Cibola Burn, by James S.A. Corey
If you haven’t heard of James S. A. Corey yet, you will. The “author” is actually two guys, Ty Franck (previously best known as George R. R. Martin’s assistant) and Daniel Abraham (whose fantasy series The Dagger and the Coin has earned favorable comparisons to the work of…George R. R. Martin), and their ongoing series, The Expanse, is being adapted by the SyFy channel into the next big genre TV event. Cibola Burn is book four, and only improves on what’s come before. Newcomers will want to start with Leviathan Wakes. (Available June 17 in hardcover, audiobook, and NOOK)

The Girl with All the Gifts, by M.J. Carey
This is one of those books I desperately want to recommend, and am desperate not to spoil for you. It’s best to go in knowing as little as possible, so I’ll tell you only what I knew before I started it: this is a zombie novel, but it’s not like any other zombie novel you’ve ever read. It’s about a very special, lovable girl named Melanie, who lives in a cell and is escorted to class at gunpoint every day. She’s gifted, but that doesn’t mean what you think it means. Read it before someone spoils it for you. (Available June 10 in hardcover, audiobook, and NOOK)

On the Steel Breeze, by Alastair Reynolds
U.K. readers have been enjoying this sequel to 2012′s Blue Remembered Earth since last year, but we poor souls in the U.S. have had to endure nearly a year’s extra wait for book two of the Poseidon’s Children trilogy. Luckily, the book was worth it—Reynolds continues to be one of the most compelling wide-canvas sci-fi writers around, and this one is packed with more fascinating details of humanity’s future history (fast-forwarded 200 years from the last book, no less), in which Africa has emerged as Earth’s superpower and is leading us into the stars. (Available June 3 in hardcover and NOOK)
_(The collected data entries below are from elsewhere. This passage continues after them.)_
**flow/run.sh**
```bash
#!/bin/bash
# the make line also repeats each setting of config.mk as NAME=value (left out here)
make -C /OpenROAD-flow-scripts/flow DESIGN_CONFIG=/design/flow/config.mk WORK_HOME=/design/flow/orfs CLKGATE_MAP_FILE= finish
```
**flow/config.mk**
```make
export PLATFORM = sky130hd
export DESIGN_NAME = AMBA_AXI_ram
export DESIGN_NICKNAME = AMBA_AXI_ram
export VERILOG_FILES = /design/flow/design.v
export SDC_FILE = /design/flow/constraint.sdc
export NUM_CORES = 4
export LEC_CHECK = 0
export ABC_AREA = 1
export CAP_MARGIN = 20
export CORE_ASPECT_RATIO = 0.87
export CORE_MARGIN = 2
export CORE_UTILIZATION = 70
export CTS_CLUSTER_DIAMETER = 41
export CTS_CLUSTER_SIZE = 20
export MAX_ROUTING_LAYER = met5
export SETUP_SLACK_MARGIN = 1.0
export SLEW_MARGIN = 20
export TNS_END_PERCENT = 15
```
**flow/constraint.sdc**
```tcl
create_clock -name core_clock -period 4.08 [get_ports {clk}]
set_input_delay 0.8160 -clock core_clock [delete_from_list [all_inputs] [get_ports {clk}]]
set_output_delay 0.8160 -clock core_clock [all_outputs]
set_load 0.01 [all_outputs]
```
**flow/design.v**
```verilog
module AMBA_AXI_ram
#(
	parameter ID_WIDTH = 4,
	parameter ADDR_WIDTH = 8,
	parameter DATA_WIDTH = 16,
	parameter BRESP_WIDTH = 3,
	parameter WR_MEM_DELAY = 0,
	parameter RD_MEM_DELAY = 0
)
(
	clk,
	rst_n,
	s_axi_awvalid,
	s_axi_awready,
	s_axi_awid,
	s_axi_awaddr,
	s_axi_awlen,
	s_axi_awsize,
	s_axi_awburst, 							 
	s_axi_wvalid,
	s_axi_wready,
	s_axi_wdata,
	s_axi_wstrb, 
	s_axi_wlast,
	s_axi_bvalid,
	s_axi_bready,
	s_axi_bid,
	s_axi_bresp,
	s_axi_arvalid,
	s_axi_arready,
	s_axi_arid,
	s_axi_araddr,
	s_axi_arlen,
	s_axi_arsize,
	s_axi_arburst,
	s_axi_rvalid,
	s_axi_rready,
	s_axi_rid,
	s_axi_rdata,
	s_axi_rresp,
	s_axi_rlast
);
parameter STROBE_WIDTH = DATA_WIDTH/8;
parameter W_STATE_IDLE = 2'd0;
parameter W_STATE_BRUST = 2'd1;
parameter W_STATE_RESPON = 2'd2;
parameter R_STATE_IDLE = 1'd0;
parameter R_STATE_BRUST = 1'd1;
parameter MEM_ADDR_SIZE = ADDR_WIDTH - $clog2(STROBE_WIDTH);  
input 								clk, rst_n;
input 								s_axi_awvalid;
output reg 							s_axi_awready;
input [ID_WIDTH - 1 : 0] 			s_axi_awid;
input [ADDR_WIDTH - 1 : 0] 			s_axi_awaddr;
input [7:0] 						s_axi_awlen;
input [2:0] 						s_axi_awsize;
input [1:0] 						s_axi_awburst; 
input 								s_axi_wvalid;
output reg 							s_axi_wready;
input [DATA_WIDTH - 1 : 0] 			s_axi_wdata;
input [STROBE_WIDTH - 1 : 0]		s_axi_wstrb;
input 								s_axi_wlast;
output reg	 						s_axi_bvalid;
input 								s_axi_bready;
output [ID_WIDTH - 1 : 0] 			s_axi_bid;
output [BRESP_WIDTH - 1 : 0] 		s_axi_bresp;
input 								s_axi_arvalid;
output reg							s_axi_arready;
input [ID_WIDTH - 1 : 0] 			s_axi_arid;
input [ADDR_WIDTH - 1 : 0] 			s_axi_araddr;
input [7:0]							s_axi_arlen;
input [2:0]							s_axi_arsize;
input [1:0]							s_axi_arburst;
output reg							s_axi_rvalid;
input 								s_axi_rready;
output [ID_WIDTH - 1 : 0] 			s_axi_rid;
output reg [DATA_WIDTH - 1 : 0]		s_axi_rdata;
output [BRESP_WIDTH - 1 : 0]		s_axi_rresp;
output reg							s_axi_rlast;
integer i;
reg [1:0] W_state, W_next_state;  
reg R_state, R_next_state;
reg [DATA_WIDTH - 1 : 0] mem[(1 << MEM_ADDR_SIZE) - 1 : 0];  
reg [1+$clog2(WR_MEM_DELAY) : 0] wr_mem_delay_cnt;
reg [1+$clog2(RD_MEM_DELAY) : 0] rd_mem_delay_cnt;
wire wr_mem_done, rd_mem_done;
reg [ID_WIDTH - 1 : 0] 			s_axi_awid_reg;
reg [ADDR_WIDTH - 1 : 0] 		s_axi_awaddr_reg;
reg [2:0] 						s_axi_awsize_reg;
reg [1:0] 						s_axi_awburst_reg;
reg [7:0] wdata_index_cnt;
wire [MEM_ADDR_SIZE - 1 : 0] 	awaddr_mem, araddr_mem;
wire wr_data_hand_en, rd_data_hand_en;
reg [ID_WIDTH - 1 : 0] 			s_axi_arid_reg;
reg [ADDR_WIDTH - 1 : 0] 		s_axi_araddr_reg;
reg [2:0] 						s_axi_arsize_reg;
reg [1:0] 						s_axi_arburst_reg;
reg [7:0] rdata_index_cnt;
always@(*)begin
    case(W_state)
        W_STATE_IDLE:begin
			if(s_axi_awvalid && s_axi_awready)
				W_next_state = W_STATE_BRUST;
			else
				W_next_state = W_STATE_IDLE;
        end
        W_STATE_BRUST:begin
			if(wdata_index_cnt > 0 || ~wr_mem_done)
				W_next_state = W_STATE_BRUST;
			else
				W_next_state = W_STATE_RESPON;
        end
        W_STATE_RESPON:begin
            if(s_axi_bready)
				W_next_state = W_STATE_IDLE;
			else
				W_next_state = W_STATE_RESPON;
        end
		  default: W_next_state = W_STATE_IDLE;
    endcase
end
always@(posedge clk, negedge rst_n)begin
    if(~rst_n)begin
        W_state <= W_STATE_IDLE;
    end
    else begin
        W_state <= W_next_state;
    end
end
always@(posedge clk, negedge rst_n)begin
    if(~rst_n)begin
		  s_axi_awid_reg 	<= 0;
		  s_axi_awsize_reg	<= 0;
		  s_axi_awburst_reg	<= 0;
    end
    else begin
		if(W_state == W_STATE_IDLE & s_axi_awvalid & s_axi_awready)begin
			  s_axi_awid_reg 	<= s_axi_awid;
			  s_axi_awsize_reg	<= s_axi_awsize < ($clog2(STROBE_WIDTH)) ? s_axi_awsize : ($clog2(STROBE_WIDTH));
			  s_axi_awburst_reg	<= s_axi_awburst;
		end
    end
end
always@(posedge clk, negedge rst_n)begin
    if(~rst_n)begin
        wdata_index_cnt <= 0;
    end
    else begin
		if(W_state == W_STATE_IDLE && s_axi_awvalid && s_axi_awready)
			wdata_index_cnt <= s_axi_awlen;
		else if(wr_data_hand_en)
			wdata_index_cnt <= wdata_index_cnt - 1;
    end
end
always@(posedge clk, negedge rst_n)begin
    if(~rst_n)begin
        s_axi_awaddr_reg <= 0;
    end
    else begin
        if(W_state == W_STATE_IDLE && s_axi_awvalid && s_axi_awready)
			s_axi_awaddr_reg <= s_axi_awaddr;
		else if(wr_data_hand_en && wdata_index_cnt > 1 && s_axi_awburst_reg != 2'b00)
			s_axi_awaddr_reg <= s_axi_awaddr_reg + (1 << s_axi_awsize_reg);
    end
end
assign awaddr_mem = s_axi_awaddr_reg >> ($clog2(STROBE_WIDTH));
always@(posedge clk, negedge rst_n)begin
    if(~rst_n)begin
        s_axi_awready <= 0;
    end
    else begin
        if(W_state == W_STATE_IDLE)
			s_axi_awready <= 1;
		else
			s_axi_awready <= 0;
    end
end
assign wr_data_hand_en = (W_state == W_STATE_BRUST && s_axi_wready && s_axi_wvalid);
assign wr_mem_done = wr_mem_delay_cnt == WR_MEM_DELAY;
always@(posedge clk, negedge rst_n)begin
    if(~rst_n)begin
        s_axi_wready <= 0;
    end
    else begin
        if (W_state == W_STATE_IDLE && W_next_state == W_STATE_BRUST || W_state == W_STATE_BRUST && W_next_state != W_STATE_RESPON && wr_mem_done)
			s_axi_wready <= 1;
		else
			s_axi_wready <= 0;
    end
end
always@(posedge clk, negedge rst_n)begin
    if(~rst_n)begin
        wr_mem_delay_cnt <= 0;
    end
    else begin
		if(wr_mem_done)
			wr_mem_delay_cnt <= 0; 
		else if(wr_data_hand_en || W_state == W_STATE_BRUST && wr_mem_delay_cnt > 0)
        	wr_mem_delay_cnt <= wr_mem_delay_cnt + 1;
    end
end
always@(posedge clk, negedge rst_n)begin
    if(~rst_n)begin
        s_axi_bvalid <= 0;
    end
    else begin
        if (W_state != W_STATE_RESPON )
			s_axi_bvalid <= 0;
		else
			s_axi_bvalid <= 1;
    end
end
assign s_axi_bid = s_axi_awid_reg;
assign s_axi_bresp = {BRESP_WIDTH{1'b0}};
always@(*)begin
    case(R_state)
        R_STATE_IDLE:begin
			if(s_axi_arvalid && s_axi_arready)
				R_next_state = R_STATE_BRUST;
			else
				R_next_state = R_STATE_IDLE;
        end
        R_STATE_BRUST:begin
			if(rdata_index_cnt > 1 || ~rd_mem_done)
				R_next_state = R_STATE_BRUST;
			else
				R_next_state = R_STATE_IDLE;
        end
		default: R_next_state = R_STATE_IDLE;
    endcase
end
always@(posedge clk, negedge rst_n)begin
    if(~rst_n)begin
        R_state <= R_STATE_IDLE;
    end
    else begin
        R_state <= R_next_state;
    end
end
always@(posedge clk, negedge rst_n)begin
    if(~rst_n)begin
		  s_axi_arid_reg 	<= 0;
		  s_axi_arsize_reg	<= 0;
		  s_axi_arburst_reg	<= 0;
    end
    else begin
		if(R_state == R_STATE_IDLE & s_axi_arvalid & s_axi_arready)begin
			  s_axi_arid_reg 	<= s_axi_arid;
			  s_axi_arsize_reg	<= s_axi_arsize < ($clog2(STROBE_WIDTH)) ? s_axi_arsize : ($clog2(STROBE_WIDTH));
			  s_axi_arburst_reg	<= s_axi_arburst;
		end
    end
end
always@(posedge clk, negedge rst_n)begin
    if(~rst_n)begin
        rdata_index_cnt <= 0;
    end
    else begin
		if(R_state == R_STATE_IDLE && s_axi_arvalid && s_axi_arready)
			rdata_index_cnt <= s_axi_arlen;
		else if(rd_data_hand_en && rd_mem_done)
			rdata_index_cnt <= rdata_index_cnt - 1;
    end
end
always@(posedge clk, negedge rst_n)begin
    if(~rst_n)begin
        s_axi_araddr_reg <= 0;
    end
    else begin
        if(R_state == R_STATE_IDLE && s_axi_arvalid && s_axi_arready)
			s_axi_araddr_reg <= s_axi_araddr;
		else if(rd_data_hand_en && rd_mem_done && s_axi_arburst_reg != 2'b00)
			s_axi_araddr_reg <= s_axi_araddr_reg + (1 << s_axi_arsize_reg);
    end
end
assign araddr_mem = s_axi_araddr_reg >> ($clog2(STROBE_WIDTH));
always@(posedge clk, negedge rst_n)begin
    if(~rst_n)begin
        s_axi_arready <= 0;
    end
    else begin
        if(R_state == R_STATE_IDLE)
			s_axi_arready <= 1;
		else
			s_axi_arready <= 0;
    end
end
assign rd_data_hand_en = (R_state == R_STATE_BRUST && s_axi_rready);
assign rd_mem_done = rd_mem_delay_cnt == RD_MEM_DELAY;
always@(posedge clk, negedge rst_n)begin
    if(~rst_n)begin
        s_axi_rvalid <= 0;
    end
    else begin
        if (R_state == R_STATE_BRUST && rd_mem_done)
			s_axi_rvalid <= 1;
		else
			s_axi_rvalid <= 0;
    end
end
always@(posedge clk, negedge rst_n)begin
    if(~rst_n)begin
        rd_mem_delay_cnt <= 0;
    end
    else begin
		if(rd_mem_done)
			rd_mem_delay_cnt <= 0; 
		else if(rd_data_hand_en || R_state == R_STATE_BRUST && rd_mem_delay_cnt > 0)
        	rd_mem_delay_cnt <= rd_mem_delay_cnt + 1;
    end
end
assign s_axi_rid = s_axi_arid_reg;
assign s_axi_rresp = {BRESP_WIDTH{1'b0}};
always@(posedge clk, negedge rst_n)begin
    if(~rst_n)begin
        s_axi_rdata <= 0;
    end
    else begin
		if(rd_data_hand_en && rd_mem_done)
        	s_axi_rdata <= mem[araddr_mem];
    end
end
always@(posedge clk, negedge rst_n)begin
    if(~rst_n)begin
        s_axi_rlast <= 0;
    end
    else begin
		if(rdata_index_cnt == 1 && rd_mem_done)
        	s_axi_rlast <= 1;
		else
			s_axi_rlast <= 0;
    end
end
always@(posedge clk, negedge rst_n)begin
    if(~rst_n)begin
        for	(i=0; i<(1 << MEM_ADDR_SIZE);i=i+1)
			mem[i] <= 0;
    end
    else begin
        for(i=0; i<STROBE_WIDTH; i=i+1)begin
			if(wr_data_hand_en & s_axi_wstrb[i])
				mem[awaddr_mem][8*(i+1)-1 -: 8] <= s_axi_wdata[8*(i+1)-1 -: 8];
		end
    end
end
endmodule 
```
==> reports/results.tsv, run 1 <==
stage	metric	value	unit
status	outcome	no timing/DRC/antenna violations	
worst_setup_path	ordered list of cells on the worst path	clkinvlp_4, buf_4, nor2_2, nand2_1, buf_4, nor2_1, buf_4, nand2_1, nand2_1, nor2_1, nand2_1, nor2_1, nand2_1, nor2_1, nand3_1, nand2_1, nand2_1	
logic_synthesis	gate count of the mapped netlist	12100	
detailed_routing	DR vias	86000	
timing	setup TNS	0	ps
clock_tree	H-tree Lvls	4	
detailed_routing	antenna-violating nets left	0	
placed_design	Post-Place Worst Slack	410	ps
power_and_ir_drop	Clock Power Share	34.6	%
grt	largest net degree at the start of global routing	149	
logic_synthesis	Post-synth regs	2128	
die	I/O Pins	112	
logic_synthesis	top area contributor share	55.7	%
timing	post-layout period usage	78.2	%
flow_run	tool warnings	52	
logic_synthesis	and+or+nand+nor area frac	28.5	%
power_and_ir_drop	Int Pwr	37.7	mW
die	area of the die	0.140	mm²
timing	Pins Over Slew Limit	0	
clock_tree	CTS root buf	clkbuf_16	
grt	M1 GR Usage	60.8	%
power_and_ir_drop	switching portion of total power	33.4	%
logic_synthesis	Top cells by area	dfrtp_1, nand2_1, o21ai_0	
timing	Highest Clock Rate	313	MHz
grt	vias in the first global route	79100	
worst_setup_path	Worst path depth	17	
detailed_routing	Routed WL per cell	21.8	µm
timing	RSZ-0062 raised after global routing	yes	
timing	Tmin final	3190	ps
grt	initial antenna violation count	6	
die	Placeable Area	0.136	mm²
clock_tree	Clock Sinks	2128	
timing	Worst Skew	26.1	ps
detailed_routing	DR pass1 iterations	7	
grt	total grt overflow	0	
die	num rows	126	
grt	GR peak layer	met2	
detailed_routing	vias per cell	6.19	
placed_design	Final GP Congestion	0.951	
worst_setup_path	critical-path maximum fanout	9	
worst_setup_path	arrival time worst endpoint	3970	ps
worst_setup_path	slowest stage cell, crit path	dfrtp_2	
logic_synthesis	mux frac, synth	0	%
worst_setup_path	Worst Setup End Kind	register	
logic_synthesis	syn avg cell area	7.88	µm²
logic_synthesis	number of synthesized flops with an enable pin	0	
timing	Slew HR	22.9	%
worst_setup_path	Setup crit end	s_axi_rdata[15]	
logic_synthesis	Yosys top cell by area	dfrtp_1	
power_and_ir_drop	Pwr top	registers	
die	Floorplan Utilization	70.5	%
power_and_ir_drop	comb pwr	10.8	mW
logic_synthesis	Mapped Area	0.0956	mm²
min_path	worst hold path depth	0	
worst_setup_path	Worst Path Required	4860	ps
grt	M3 GR Usage	12.0	%
logic_synthesis	ys flop type	dfrtp_1	
min_path	Hold Crit Class	reg2reg	
clock_tree	clock buffer count from CTS	196	
finish	area delta synth->final	11.4	%
die	Die Y	349	µm
logic_synthesis	post-synthesis sequential area ratio	55.7	%
detailed_routing	Starting DRT DRC Count	12000	
timing	# setup viols final	0	
grt	routing usage on met2	61.7	%
power_and_ir_drop	P_seq	26.2	mW
detailed_routing	WL final	303000	µm
flow_run	maxcap violations	0	
power_and_ir_drop	power share of the combinational group	19.1	%
timing	final hold violation count	0	
worst_setup_path	Critical Path Max Stage Delay	530	ps
power_and_ir_drop	Psw	18.9	mW
logic_synthesis	Compound Share, Synth	11.4	%
logic_synthesis	Cell Type Count	36	
min_path	hold path start	W_state[0]	
logic_synthesis	ys cells	12100	
clock_tree	CTS tree	done	
clock_tree	Clock Pin Slew Worst Setup and Hold Paths	70	ps
logic_synthesis	Main logic family	simple AND/OR/NAND/NOR gates	
logic_synthesis	yosys warning tally	2	
logic_synthesis	Yosys Chip Area	0.0956	mm²
min_path	Min-Delay Endpoint	s_axi_awready	
power_and_ir_drop	clk pwr	19.6	mW
power_and_ir_drop	Pwr Density	531	mW/mm²
finish	Nets	12000	
worst_setup_path	path depth of the worst reg2reg path	17	
worst_setup_path	cell repeated most along the worst path	nand2_1	
clock_tree	Bufs on Longest Clock Path	3	
placed_design	Final HPWL DP	190000	µm
timing	Slew @ Worst Pin	1160	ps
logic_synthesis	FA/HA/MAJ Cells, Area Fraction	0.343	%
logic_synthesis	xor/xnor share	0.0916	%
power_and_ir_drop	Flop pwr share	46.3	%
worst_setup_path	Crit Path Class	reg2reg	
worst_setup_path	R2R Setup Slk	890	ps
die	Die Wd	400	µm
logic_synthesis	async set or reset register ratio after synthesis	100	%
worst_setup_path	CP Launch Type	register	
worst_setup_path	CP Buf/Inv Count	4	
power_and_ir_drop	leakage power	52.8	nW
timing	setup ws final	888	ps
grt	gr usage total	43.4	%
detailed_routing	Residual DRC	0	
worst_setup_path	Top delay family on crit path	simple AND/OR/NAND/NOR gates	
grt	first-pass GRT wire length	461000	µm
logic_synthesis	most frequent cell after synthesis	nand2_1	
worst_setup_path	CP Launch Point	s_axi_araddr_reg[4]	
logic_synthesis	Synth top cells by count	nand2_1, dfrtp_1, o21ai_0	
finish	fin area	0.106	mm²
worst_setup_path	Reg2Reg Capture Point	s_axi_rdata[15]	
clock_tree	Latency at later pin	860	ps
placed_design	port bufs	104	
power_and_ir_drop	VDD IR max	502	µV
finish	post-layout util	78.5	%
worst_setup_path	RR Startpoint	s_axi_araddr_reg[4]	
placed_design	Area after DPL	0.0982	mm²
[final cells by class]
type	instances	area, µm²
fillers	9413	29100
flip-flops and latches	2128	53300
multi-input cells	9058	39300
clock buffers	217	5180
inverters	130	604
repair buffers	406	4120
clock inverters	155	1710
repair inverters	1	8.76
diodes	6	15.0
well taps	1792	2240
[repair_timing]
| action | in CTS | in global routing |
|---|---|---|
| buffers inserted | 17 | 45 |
| cloned | 9 | 2 |
| hold buffers | 1 | 0 |
| hold endpoints to repair | 33 | 0 |
| pin swaps | 12 | 12 |
| gates resized | 86 | 73 |
| setup endpoints to repair | 16 | 55 |
[layer usage]
metal  part of all wire [%]  wire (µm)  up-vias
met1                     38     116000    41200
met4                    6.1      18500        6
met5                  0.012         35        -
met3                     13      38300      884
met2                     43     130000     5062
li1                       -          -    38900
[stage by stage]
stage | cells | hold WS, ps | total power [mW]
3_3_place_gp | 13400 | 422 | 35.4
2_1_floorplan | 12100 | 410 | 31.4
6_report | 13900 | 443 | 56.5
4_1_cts | 13800 | 443 | 55.6
3_5_place_dp | 13400 | 426 | 35.9
5_1_grt | 13900 | 453 | 58.5
==> inputs of run 2 (changes only) <==
- ABC_AREA: 1 -> 0
- CORE_ASPECT_RATIO: 0.87 -> not set
- CORE_UTILIZATION: 70 -> 49
- CTS_CLUSTER_DIAMETER: 41 -> 298
- CTS_CLUSTER_SIZE: 20 -> not set
- GPL_ROUTABILITY_DRIVEN: not set -> 1
- GPL_TIMING_DRIVEN: not set -> 1
- MAX_ROUTING_LAYER: met5 -> not set
- PLACE_DENSITY_LB_ADDON: not set -> 0.15
- SETUP_SLACK_MARGIN: 1.0 -> not set
- TNS_END_PERCENT: 15 -> not set
- clock period: 4.08 -> 5.5 ns (I/O delays scaled with it)
==> run 2 against run 1 <==
- still clean
- die size grew 41%
- worst setup slack got worse by 340 ps
- synthesized cell count fell by 40%
- critical path depth fell by 8
- largest power group unchanged
- highest routed layer unchanged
Rogues, edited by George R.R. Martin & Gardner Doizos
This volume of short stories and novellas includes tales of villainy (or at least bad behavior) from some of the biggest names in fantasy—including the biggest, George R.R. Martin (also the volume’s coeditor). With season five of Game of Thrones a year away and book six of A Song of Ice and Fire never coming out ever where is it oh the pain still TBA, here’s your one chance to experiences Westeros anew in the near future, via the untold history of one of the saga’s key figures. As if that’s not enough to light your fire, there are also new stories from Patrick Rothfuss, Neil Gaiman, Scott Lynch, Gillian Flynn (Gillian Flynn?), Connie Willis, and more. (Available June 17 in hardcover and NOOK)

The Madonna and the Starship, by James Morrow

Morrow is one of those writers who comes up with ideas so good, I can’t help but read every one of his books. From the mind that brought you Towing Jehovah (in which God’s massive corpse is found floating in the Atlantic, triggering a massive cover-up by the Catholic Church) and Shambling Toward Hiroshima (did you know Godzilla was produced as a propaganda film to scare the Japanese into surrendering during WWII, lest the U.S. unleash its devastating secret weapon: an army of giant, mutant iguanas? No?) comes the story of a hack writer who is the only one who can stop a looming alien invasion—by writing a television show that makes the inherent absurdities of religious faith seem wholly logical. (Available June 24 in paperback and NOOK)

What sci-fi and fantasy reads are you looking forward to this month?